Extracted entries:

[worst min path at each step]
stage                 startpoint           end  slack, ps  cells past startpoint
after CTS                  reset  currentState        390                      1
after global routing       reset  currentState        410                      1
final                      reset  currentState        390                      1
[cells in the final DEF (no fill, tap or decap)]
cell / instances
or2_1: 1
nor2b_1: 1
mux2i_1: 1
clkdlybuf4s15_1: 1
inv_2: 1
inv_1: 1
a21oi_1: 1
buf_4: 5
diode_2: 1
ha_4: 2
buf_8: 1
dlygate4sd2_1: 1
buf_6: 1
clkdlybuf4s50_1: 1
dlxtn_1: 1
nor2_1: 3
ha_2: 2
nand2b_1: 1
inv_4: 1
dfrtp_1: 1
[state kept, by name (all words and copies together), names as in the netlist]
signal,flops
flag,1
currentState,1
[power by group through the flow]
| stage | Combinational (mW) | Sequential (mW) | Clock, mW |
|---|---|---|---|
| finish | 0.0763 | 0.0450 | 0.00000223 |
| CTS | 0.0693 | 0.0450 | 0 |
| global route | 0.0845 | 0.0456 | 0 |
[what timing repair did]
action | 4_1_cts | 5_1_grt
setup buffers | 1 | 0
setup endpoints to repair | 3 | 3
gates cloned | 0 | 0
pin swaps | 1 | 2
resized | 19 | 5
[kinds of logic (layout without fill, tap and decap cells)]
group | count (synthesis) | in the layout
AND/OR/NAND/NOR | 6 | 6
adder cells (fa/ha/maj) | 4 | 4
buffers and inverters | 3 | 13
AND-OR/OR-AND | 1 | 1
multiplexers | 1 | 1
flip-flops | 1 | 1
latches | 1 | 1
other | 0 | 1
`./run.sh`:
```
#!/bin/bash
# OpenROAD 26Q1-2900-gdf79404cd8, Yosys 0.63+post, stock flow scripts
make -C /OpenROAD-flow-scripts/flow DESIGN_CONFIG=/design/flow/config.mk WORK_HOME=/design/flow/orfs finish
```
`./config.mk`:
```
export PLATFORM = sky130hd
export DESIGN_NAME = main
export DESIGN_NICKNAME = main
export VERILOG_FILES = /design/flow/design.v
export SDC_FILE = /design/flow/constraint.sdc
export NUM_CORES = 4
export LEC_CHECK = 1
export CORE_UTILIZATION = 30
```
`./constraint.sdc`:
```
current_design main

set clk_period 7.0
set clk_io_pct 0.2

create_clock -name clk0 -period $clk_period [get_ports {clk100MHZ}]

set non_clock_inputs [all_inputs -no_clocks]
set_input_delay [expr $clk_period * $clk_io_pct] -clock clk0 $non_clock_inputs
set_output_delay [expr $clk_period * $clk_io_pct] -clock clk0 [all_outputs]
```
`./design.v`:
```
`timescale 1ns / 1ps
module BCD(
	input [4:0]		   binary,	 
	output reg [7:0]   bcd       
);
    initial begin
        bcd = 0;
    end
    always @(binary) begin
        bcd[3:0] = binary % 4'b1010;
        bcd[7:4] = binary / 4'b1010;
    end
endmodule
`timescale 1ns / 1ps
module FSM(
    input               power,           
    input               clk,             
    input               insert,          
    input [1:0]         coin_val,        
    input [1:0]         drink_op,        
    input               cancel_flag,     
    output reg          hold_ind,        
    output reg          drink_1_ind,     
    output reg          drink_2_ind,     
    output reg          drinktk_ind,     
    output reg          charge_ind,      
    output reg [5:0]    coin_sum         
);
    parameter DRINK_1 = 5,
              DRINK_2 = 10,
              SUM_MAX = 40;
    parameter s0 = 3'b000,
              s1 = 3'b001,
              s2 = 3'b010,
              s3 = 3'b011,
              s4 = 3'b100,   
              s5 = 3'b101;   
    reg [2:0] state;
    initial begin
        hold_ind = 0;
        drink_1_ind = 0;
        drink_2_ind = 0;
        drinktk_ind = 0;
        charge_ind = 0;
        coin_sum = 0;
        state = 0;
    end
    always @(posedge clk) begin
        if (power == 1) begin
            if (insert == 1) begin
                if (coin_val == 2'b01) begin     
                    if (coin_sum + 1 * 2 <= SUM_MAX)
                        coin_sum = coin_sum + 1 * 2;
                end
                else if (coin_val == 2'b10) begin    
                    if (coin_sum + 10 * 2 <= SUM_MAX)
                        coin_sum = coin_sum + 10 * 2;
                end
            end
            else begin
                case (state)
                    s2:
                        if (drink_op == 1)
                            coin_sum = coin_sum - 5;
                    s3:
                        begin
                            if (drink_op == 1)
                                coin_sum = coin_sum - 5;
                            else if (drink_op == 2)
                                coin_sum = coin_sum - 10;
                        end
                    s5:
                        coin_sum = 0;    
                    default :
                        coin_sum = coin_sum;
                endcase
            end
            if (coin_sum < 5) begin
                    drink_1_ind = 0;
                    drink_2_ind = 0;
            end
            else if (coin_sum < 10) begin
                drink_1_ind = 1;
                drink_2_ind = 0;
            end
            else begin
                drink_1_ind = 1;
                drink_2_ind = 1;
            end
        end
        else begin
            coin_sum = 0;
            drink_1_ind = 0;
            drink_2_ind = 0;
        end
    end
    always @(posedge clk) begin
        if (power) begin
            case (state)
                s0:
                    begin
                        if (coin_sum > 0) begin
                            if (coin_sum < 5)
                                state = s1;
                            else if (coin_sum <= 40)
                                state = s3;
                        else
                            state = s0;
                        end
                    end
                s1:
                    begin
                        if (cancel_flag == 1) begin
                            if (coin_sum > 0)
                                state = s5;
                            else
                                state = s0;
                        end
                        else if (coin_sum >= 5) begin
                            if (coin_sum < 10)
                                state = s2;
                            else if (coin_sum <= 40)
                                state = s3;
                        end
                        else
                            state = s1;
                    end
                s2:
                    begin
                        if (cancel_flag == 1)
                            state = s5;
                        else if (drink_op == 1)
                            state = s4;
                        else if (coin_sum >= 10)
                            state = s3;
                        else
                            state = s2;
                    end
                s3:
                    begin
                        if (cancel_flag == 1)
                            state = s5;
                        else if (drink_op == 1)
                            state = s4;
                        else if (drink_op == 2)
                            state = s4;
                        else
                            state = s3;
                    end
                s4:
                    begin
                        if (coin_sum < 5)
                            state = s1;
                        else if (coin_sum < 10)
                            state = s2;
                        else
                            state = s3;
                    end
                s5:
                    begin
                        state = s0;
                    end
                default:
                    state = s0;
            endcase
        end
        else begin
            if (state == s5)
                state = s0;
            else if (state == s0)
                state = s0;
            else
                state = s5;
        end
    end
    always @(state) begin
        case (state)
            s0:
                begin
                    hold_ind = 0;
                    drinktk_ind = 0;
                    charge_ind = 0;
                end
            s1:
                begin
                    hold_ind = 1;
                    drinktk_ind = 0;
                    charge_ind = 0;
                end
            s2:
                begin
                    hold_ind = 1;
                    drinktk_ind = 0;
                    charge_ind = 0;
                end
            s3:
                begin
                    hold_ind = 1;
                    drinktk_ind = 0;
                    charge_ind = 0;
                end
            s4:
                begin
                    hold_ind = 1;
                    drinktk_ind = 1;
                    charge_ind = 0;
                end
            s5:
                begin
                    hold_ind = 1;
                    drinktk_ind = 0;
                    charge_ind = 1;
                end
            default :
                begin
                    hold_ind = 0;
                    drinktk_ind = 0;
                    charge_ind = 0;
                end
        endcase
    end
endmodule
`timescale 1ns / 1ps
module counter(clk, out);
	input                   clk;	 
    output reg [2:0]        out;	 
    initial out = 0;
    always @(posedge clk) begin		 
        out <= out + 1;
    end
endmodule
`timescale 1ns / 1ps
module decoder3_8(num, sel);
	input [2:0]       num;       	 
    output reg [7:0]  sel;           
    always @(num) begin
        case(num)
            3'd0: sel = 8'b11111110;
            3'd1: sel = 8'b11111101;
            3'd2: sel = 8'b11111011;
            3'd3: sel = 8'b11110111;
            3'd4: sel = 8'b11101111;
            3'd5: sel = 8'b11011111;
            3'd6: sel = 8'b10111111;
            3'd7: sel = 8'b01111111;
            default: sel = 8'b11111111;
        endcase
    end
endmodule
`timescale 1ns / 1ps
module dig_dec(
	input				hold,
	input				clk,
	input [5:0]			coin_sum,	 
	output reg [39:0] 	dig
);
	wire [7:0] bcd;
	initial begin
		dig = 0;
	end
	BCD _bcd(
		.binary(coin_sum[5:1]),
		.bcd(bcd)
	);
	always @(posedge clk) begin
		if (hold == 1) begin	 
			if (coin_sum[0] == 1) begin
				dig[3:0] = 4'b0101;
			end
			else begin
				dig[3:0] = 4'b0000;
			end
			dig[13:10] = bcd[7:4];
			dig[8:5] = bcd[3:0];
			dig[4] = 0;
			dig[9] = 1;
			dig[14] = 0;
			dig[19:15] = 5'b11111;
			dig[24:20] = 5'b11111;
			dig[29:25] = 5'b11111;
			dig[34:30] = 5'b11111;
			dig[39:35] = 5'b11111;
		end
		else begin	 
			dig[14:0]  = 15'b11111_11111_11111;	 
			dig[19:15] = 5'b01101;	 
			dig[24:20] = 5'b01100;	 
			dig[29:25] = 5'b01100;	 
			dig[34:30] = 5'b01011;	 
			dig[39:35] = 5'b01010;	 
		end
	end
endmodule
`timescale 1ns / 1ps
module seven_seg_display(
    input             power,
	input             clk100MHZ,
    input [39:0]      dig,
    output [7:0]      SEG,
    output [7:0]      AN
);
	wire		clk_N;
	wire [2:0]	num;
	wire [4:0]	data;
	divider #(5000) _divider(.clk(clk100MHZ), .clk_N(clk_N));
    counter _counter(.clk(clk_N), .out(num));
	decoder3_8 _d38(.num(num), .sel(AN));
	display_sel _ds(.num(num), .dig(dig), .code(data));
	seven_seg_dec _ssd(.power(power), .data(data), .segments(SEG));
endmodule
`timescale 1ns / 1ps
module display_sel(num, dig, code);
	input [2:0]			num;		 
	input [39:0]		dig;
	output reg [4:0]	code;		 
	always @(num) begin
        case(num)
            3'd0: code = dig[4:0];
            3'd1: code = dig[9:5];
            3'd2: code = dig[14:10];
            3'd3: code = dig[19:15];
            3'd4: code = dig[24:20];
            3'd5: code = dig[29:25];
            3'd6: code = dig[34:30];
            3'd7: code = dig[39:35];
            default: code = 5'b00000;
        endcase
    end
endmodule
`timescale 1ns / 1ps
module divider (clk, clk_N);
    input			clk;					 
    output reg      clk_N;					 
    parameter	    N = 50_000_000;          
    reg [31:0]      counter;                 
    always @(posedge clk) begin             
        if(counter == N) begin
        	clk_N <= ~clk_N;
            counter <= 32'h0;
        end   
        else
            counter <= counter + 1;
    end
endmodule
`timescale 1ns / 1ps
module main(
    input           power,
    input			clk100MHZ,
    input			insert,
	input [1:0]     coin_val,
    input [1:0]     drink_op,
    input           cancel_flag,
	output			hold_ind,
    output			drink_1_ind,
    output			drink_2_ind,
    output			drinktk_ind,
    output			charge_ind,
    output          power_ind,
    output [7:0]    AN,
    output [7:0]    SEG,
    output          clk_1HZ
);
    wire [39:0]     dig;
    wire [5:0]		coin_sum;
    wire hold;
    assign hold = hold_ind;
    assign power_ind = power;
    divider _1HZ(.clk(clk100MHZ), .clk_N(clk_1HZ));
    FSM _FSM(
        .power(power),
        .clk(clk_1HZ),
        .insert(insert),
        .coin_val(coin_val),
        .drink_op(drink_op),
        .cancel_flag(cancel_flag),
        .hold_ind(hold_ind),
        .drink_1_ind(drink_1_ind),
        .drink_2_ind(drink_2_ind),
        .drinktk_ind(drinktk_ind),
        .charge_ind(charge_ind),
        .coin_sum(coin_sum)
    );
    dig_dec _dd(
        .hold(hold),
        .clk(clk100MHZ),
    	.coin_sum(coin_sum),
    	.dig(dig)
    );
    seven_seg_display _dis(
        .power(power),
        .clk100MHZ(clk100MHZ),
        .dig(dig),
        .SEG(SEG),
        .AN(AN)
    );
endmodule
`timescale 1ns / 1ps
module seven_seg_dec(
    input               power,
	input [4:0]         data,
    output reg [7:0]    segments
);
	always @(data) begin
        if (power == 1) begin
            case(data)
                5'b00000: segments = 8'b000_0001_1;  
                5'b00001: segments = 8'b100_1111_1;  
                5'b00010: segments = 8'b001_0010_1;  
                5'b00011: segments = 8'b000_0110_1;  
                5'b00100: segments = 8'b100_1100_1;  
                5'b00101: segments = 8'b010_0100_1;  
                5'b00110: segments = 8'b010_0000_1;  
                5'b00111: segments = 8'b000_1111_1;  
                5'b01000: segments = 8'b000_0000_1;  
                5'b01001: segments = 8'b000_1100_1;  
                5'b10000: segments = 8'b000_0001_0;  
                5'b10001: segments = 8'b100_1111_0;  
                5'b10010: segments = 8'b001_0010_0;  
                5'b10011: segments = 8'b000_0110_0;  
                5'b10100: segments = 8'b100_1100_0;  
                5'b10101: segments = 8'b010_0100_0;  
                5'b10110: segments = 8'b010_0000_0;  
                5'b10111: segments = 8'b000_1111_0;  
                5'b11000: segments = 8'b000_0000_0;  
                5'b11001: segments = 8'b000_1100_0;  
                5'b01010: segments = 8'b100_1000_1;  
                5'b01011: segments = 8'b011_0000_1;  
                5'b01100: segments = 8'b111_0001_1;  
                5'b01101: segments = 8'b000_0001_1;  
                default:  segments = 8'b111_1111_1;
            endcase
        end
        else begin
            segments = 8'b111_1111_1;
        end
    end
endmodule
```
==> out/results.tsv <==
stage	metric	value	unit
run_status	status	finished, final reports clean	
clock_tree	Num CTS Buffers	9	
job	number of max-cap violations	0	
timing	Final Hold Vio Count	0	
timing	register pins left without a clock	14	
pwr	combinational power share	3.2	%
cells_and_area	number of fill cells in the layout	1781	
timing	Slew Limit Fails	0	
clock_tree	post-CTS setup buffers	0	
placement	hpwl dp	8910	um
cells_and_area	fin area	6260	sq um
global_route	gr usage total	13.7	%
clock_tree	clk ins delay skew pair	0.32	ns
job	OpenROAD warning count	52	
global_route	antenna violations before repair	0	
route	ant diodes	0	
timing	RSZ-0062 raised after global routing	no	
worst_setup_path	max incr delay on CP	0.84	ns
route	drt drc	0	
worst_setup_path	Reg2Reg Setup Slack	4.78	ns
pwr	Int Pwr	0.000806	W
route	via count	4547	
synthesis	Post-synth ARST share	0	%
timing	fmax	198	MHz
route	drt first-iter violations	275	
worst_setup_path	Worst Path Required	5.60	ns
route	Vias/cell	5.02	
synthesis	Seq/Total Area, Yosys	34.7	%
die	FP Rows	48	
clock_tree	clk buf depth	2	
clock_tree	clock transition at the registers of the reported paths	0.06	ns
min_path	Hold Path Class	flip-flop to flip-flop	
worst_setup_path	CP max stage cell	clkdlybuf4s50_1	
worst_setup_path	worst-path fanout max	15	
worst_setup_path	Reg-to-Reg Start	_1HZ.counter[5]$_SDFF_PN0_	
placement	routability cong.	0.925	
cells_and_area	Syn-to-layout area delta	16.1	%
timing	worst-margin pin slew	0.823	ns
min_path	hold depth	1	
synthesis	number of enable flip-flop cells	5	
die	Ports	31	
route	drt wl/cell	13.3	um
clock_tree	post-CTS sizing	0	
synthesis	Yosys warnings	9	
synthesis	Post-Syn Area per Cell	8.31	sq um
worst_setup_path	Critical Path Stages	4	
timing	endpoints left unconstrained	40	
clock_tree	H-tree depth	3	
synthesis	Synth Register Bits	91	
route	Final ANT Viol Nets	0	
timing	Fin Setup TNS	0	ns
cells_and_area	layout cells sized above 1	5.44	%
global_route	vias in the first global route	4195	
worst_setup_path	CP top delay family	buffers and inverters	
worst_setup_path	critical path type	input port to output pin	
min_path	WHS Endpoint	_1HZ.counter[31]$_SDFF_PN0_	
pwr	Clk pwr share	52.3	%
timing	fin crit period	5.06	ns
die	die area	18500	sq um
route	length of the first detailed-routing pass in iterations	5	
worst_setup_path	CP bufs+invs	3	
synthesis	synthesized area	5390	sq um
clock_tree	CTS tree	built	
route	WL final	12000	um
global_route	largest net degree at the start of global routing	27	
clock_tree	Clk Tree Root Cell	clkbuf_16	
synthesis	Dominant flop cell	dfxtp_1	
min_path	hold path start	_1HZ.counter[31]$_SDFF_PN0_	
synthesis	Post-Syn Instances	649	
timing	clk_skew	0.00650	ns
die	die width	136	um
die	DIE HEIGHT	136	um
timing	slew margin rel.	44.9	%
pwr	sequential share of power	44.5	%
pwr	Leak Pwr	2.45	nW
die	FP Util	31.0	%
worst_setup_path	Worst setup SP type	input port	
worst_setup_path	Crit. End Element	output pin	
worst_setup_path	Critical Path Start	power	
synthesis	synthesis area per yosys	5390	sq um
worst_setup_path	CP arrival	3.66	ns
pwr	switching power	0.000184	W
timing	final setup fails	0	
synthesis	Yosys Instances	649	
die	core region area	17400	sq um
pwr	Max VDD drop	0.158	mV
global_route	total grt overflow	0	
placement	placed inst area	5920	sq um
timing	cycle use final	72.3	%
worst_setup_path	critical path, cell by cell	clkdlybuf4s50_1 -> clkinv_1 -> or4_1 -> clkdlybuf4s50_1	
clock_tree	Hold Buf Count CTS	0	
pwr	Sw Ratio	18.6	%
worst_setup_path	most used cell, CP	clkdlybuf4s50_1	
worst_setup_path	Worst R2R End	_1HZ.counter[31]$_SDFF_PN0_	
pwr	Cell Pwr Density	158	nW/um^2
synthesis	Synth cell types	70	
placement	PortBufs	30	
worst_setup_path	FF-to-FF path depth	7	
global_route	first-pass GRT wire length	20300	um
[how the worst max path moves through the flow]
stage and end:
6_report SEG[7], 4_1_cts SEG[7], 5_1_grt SEG[7]
[state kept, by name, summed over array words and instances, names as in the netlist]
| register | count |
|---|---|
| _FSM.drink_1_ind | 1 |
| _1HZ.counter | 32 |
| _FSM.state | 3 |
| _dis._divider.clk_N | 1 |
| _FSM.drink_2_ind | 1 |
| _dis._counter.out | 3 |
| _FSM.coin_sum | 6 |
| _dis._divider.counter | 32 |
| _dd.dig | 11 |
| _1HZ.clk_N | 1 |
[through the flow]
stage | cells | setup WS (ns) | util [%] | power [W] | hold WS [ns]
2_1_floorplan | 649 | 3.57 | - | 0.000468 | 0.430
3_3_place_gp | 890 | 1.93 | 34.0 | 0.000482 | 0.442
3_5_place_dp | 890 | 1.91 | 34.0 | 0.000482 | 0.449
4_1_cts | 905 | 1.91 | 36.0 | 0.00100 | 0.458
5_1_grt | 905 | 1.77 | 36.0 | 0.00102 | 0.474
6_report | 905 | 1.94 | 36.0 | 0.000990 | 0.459
[placed cells by master, fill, tap and decap left out, drive strengths merged, types with 6 or more instances in the layout]
master,n
a21oi,26
a31oi,7
and2,6
and3,18
clkbuf,12
clkdlybuf4s50,30
dfxtp,86
ha,37
inv,38
nand2,74
nand2b,6
nand3,34
nand4,15
nor2,61
nor3,18
nor4,11
o211ai,8
o21ai,26
xnor2,41
xor2,25
[kinds of logic after synthesis]
family | count (synthesis) | share of synthesized area (%)
compound gates | 120 | 15.2
other cells | 1 | 0.0695
mux | 4 | 0.765
simple gates | 271 | 25.3
xor+xnor | 66 | 10.7
buf+inv | 58 | 4.41
fa+ha+maj | 38 | 8.77
flops | 91 | 34.7
[worst reg2reg max path, stage by stage, from the launching register on]
cell and delay (ns):
dfxtp_1 0.41, nand4_1 0.26, nor4_2 0.47, and3_1 0.26, and3_1 0.25, nand4_1 0.19
nor2_1 0.15, xor2_1 0.16
[cell type report]
cell class | instances | area [sq um] | share of cell area (%)
sequential | 91 | 1870 | 29.9
inverter | 39 | 146 | 2.34
clock buffer | 12 | 278 | 4.43
tap | 225 | 282 | 4.49
timing repair buffer | 35 | 338 | 5.39
clock inverter | 3 | 65.1 | 1.04
multi-input combinational | 500 | 3280 | 52.4
[synthesized netlist by cell type, types with 4 or more instances]
| library cell | number | area share, % |
|---|---|---|
| dfxtp_1 | 86 | 32 |
| nand2_1 | 74 | 5.1 |
| nor2_1 | 61 | 4.2 |
| xnor2_1 | 41 | 6.7 |
| ha_1 | 37 | 8.6 |
| inv_1 | 37 | 2.6 |
| nand3_1 | 34 | 3.2 |
| o21ai_0 | 26 | 2.4 |
| a21oi_1 | 25 | 2.3 |
| xor2_1 | 25 | 4.1 |
| and3_1 | 18 | 2.1 |
| nor3_1 | 17 | 1.6 |
| nand4_1 | 15 | 1.7 |
| clkbuf_1 | 9 | 0.63 |
| nor4_1 | 8 | 0.93 |
| o211ai_1 | 8 | 1.1 |
| a31oi_1 | 7 | 0.81 |
| buf_2 | 7 | 0.65 |
| and2_1 | 6 | 0.70 |
| a31o_2 | 5 | 0.81 |
| edfxtp_1 | 5 | 2.8 |
| nand2b_1 | 5 | 0.58 |
| nor2b_1 | 5 | 0.58 |
| nor4b_1 | 5 | 0.81 |
| a21o_1 | 4 | 0.56 |
[power groups by stage]
stage	Sequential (W)	Combinational, W	Clock [W]
finish	0.000441	0.0000316	0.000517
global route	0.000441	0.0000348	0.000547
CTS	0.000441	0.0000315	0.000528
[metal layers]
| metal | wire [um] | vias to the layer above | global-route usage [%] |
|---|---|---|---|
| li1 | - | 2334 | - |
| met1 | 6210 | 2117 | 20.9 |
| met2 | 5290 | 82 | 21.5 |
| met3 | 391 | 14 | 1.29 |
| met4 | 145 | 0 | 2.10 |
| met5 | 0 | - | 0 |
Power is estimated from default activity; no workload was simulated.
==> flow/run.sh <==
#!/bin/bash
# OpenROAD 26Q1-2900-gdf79404cd8, Yosys 0.63+post, stock flow scripts
make -C /OpenROAD-flow-scripts/flow DESIGN_CONFIG=/design/flow/config.mk WORK_HOME=/design/flow/orfs finish
==> flow/config.mk <==
export PLATFORM = sky130hd
export DESIGN_NAME = RightShiftRegister
export DESIGN_NICKNAME = RightShiftRegister
export VERILOG_FILES = /design/flow/design.v
export SDC_FILE = /design/flow/constraint.sdc
export NUM_CORES = 4
export LEC_CHECK = 1
export CORE_AREA = 10 10 75 75
export DIE_AREA = 0 0 85 85
==> flow/constraint.sdc <==
current_design RightShiftRegister

set clk_period 2.1
set clk_io_pct 0.2

create_clock -name clk0 -period $clk_period [get_ports {clk}]

set non_clock_inputs [all_inputs -no_clocks]
set_input_delay [expr $clk_period * $clk_io_pct] -clock clk0 $non_clock_inputs
set_output_delay [expr $clk_period * $clk_io_pct] -clock clk0 [all_outputs]
<file path="./design.v">
module emissor(CLK, CLR, CPU_event, state, BUS);
	input CLK, CLR;
	input [4:0] CPU_event;
	output reg [2:0] state;
	output reg [5:0] BUS;
	always @(posedge CLK, posedge CLR) begin
		if (CLR) begin
			state = 3'b001;
			BUS = 6'b000000;
		end else begin
			BUS = 6'b000000;
			case (state)
				3'b001: begin  
					case (CPU_event)
						5'b00010: begin  
							state = 3'b011;  
							BUS = {3'b000, 3'b001};  
						end
						5'b00001: begin  
							state = 3'b011;  
							BUS = {3'b000, 3'b001};  
						end
						5'b10001: begin  
							state = 3'b010;  
							BUS = {3'b000, 3'b001};  
						end
						5'b01000: begin  
							state = 3'b100;  
							BUS = {3'b000, 3'b010};  
						end
						5'b00100: begin  
							state = 3'b100;  
							BUS = {3'b000, 3'b010};  
						end
					endcase
				end
				3'b010: begin  
					case (CPU_event)
						5'b00010: begin  
						end
						5'b00001: begin  
							BUS = {3'b000, 3'b001};  
						end
						5'b01000: begin  
							state = 3'b100;  
							BUS = {3'b000, 3'b100};  
						end
						5'b00100: begin  
							state = 3'b100;  
							BUS = {3'b010, 3'b100};  
						end
					endcase
				end
				3'b011: begin  
					case (CPU_event)
						5'b00010: begin  
						end
						5'b00001: begin  
							state = 3'b010;  
						end
						5'b01000: begin  
							state = 3'b100;  
						end
						5'b00100: begin  
							state = 3'b100;  
							BUS = {3'b000, 3'b010};  
						end
					endcase
				end
				3'b100: begin  
					case (CPU_event)
						5'b00010: begin  
						end
						5'b01000: begin  
						end
						5'b00100: begin  
							BUS = {3'b001, 3'b011};  
						end
						5'b00001: begin  
							state = 3'b010;
							BUS = {3'b010, 3'b011};
						end
					endcase
				end
			endcase
		end
	end
endmodule 
</file>
<file path="./constraint.sdc">
current_design emissor

set clk_period 3.4
set clk_io_pct 0.2

create_clock -name clk0 -period $clk_period [get_ports {CLK}]

set non_clock_inputs [all_inputs -no_clocks]
set_input_delay [expr $clk_period * $clk_io_pct] -clock clk0 $non_clock_inputs
set_output_delay [expr $clk_period * $clk_io_pct] -clock clk0 [all_outputs]
</file>
<file path="./run.sh">
#!/bin/bash
# OpenROAD 26Q1-2900-gdf79404cd8, Yosys 0.63+post, stock flow scripts
make -C /OpenROAD-flow-scripts/flow DESIGN_CONFIG=/design/flow/config.mk WORK_HOME=/design/flow/orfs finish
</file>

Instructions for the task:
Work out how many lines in the material above hold the string "without", and reply with the number only.

Answer section:
2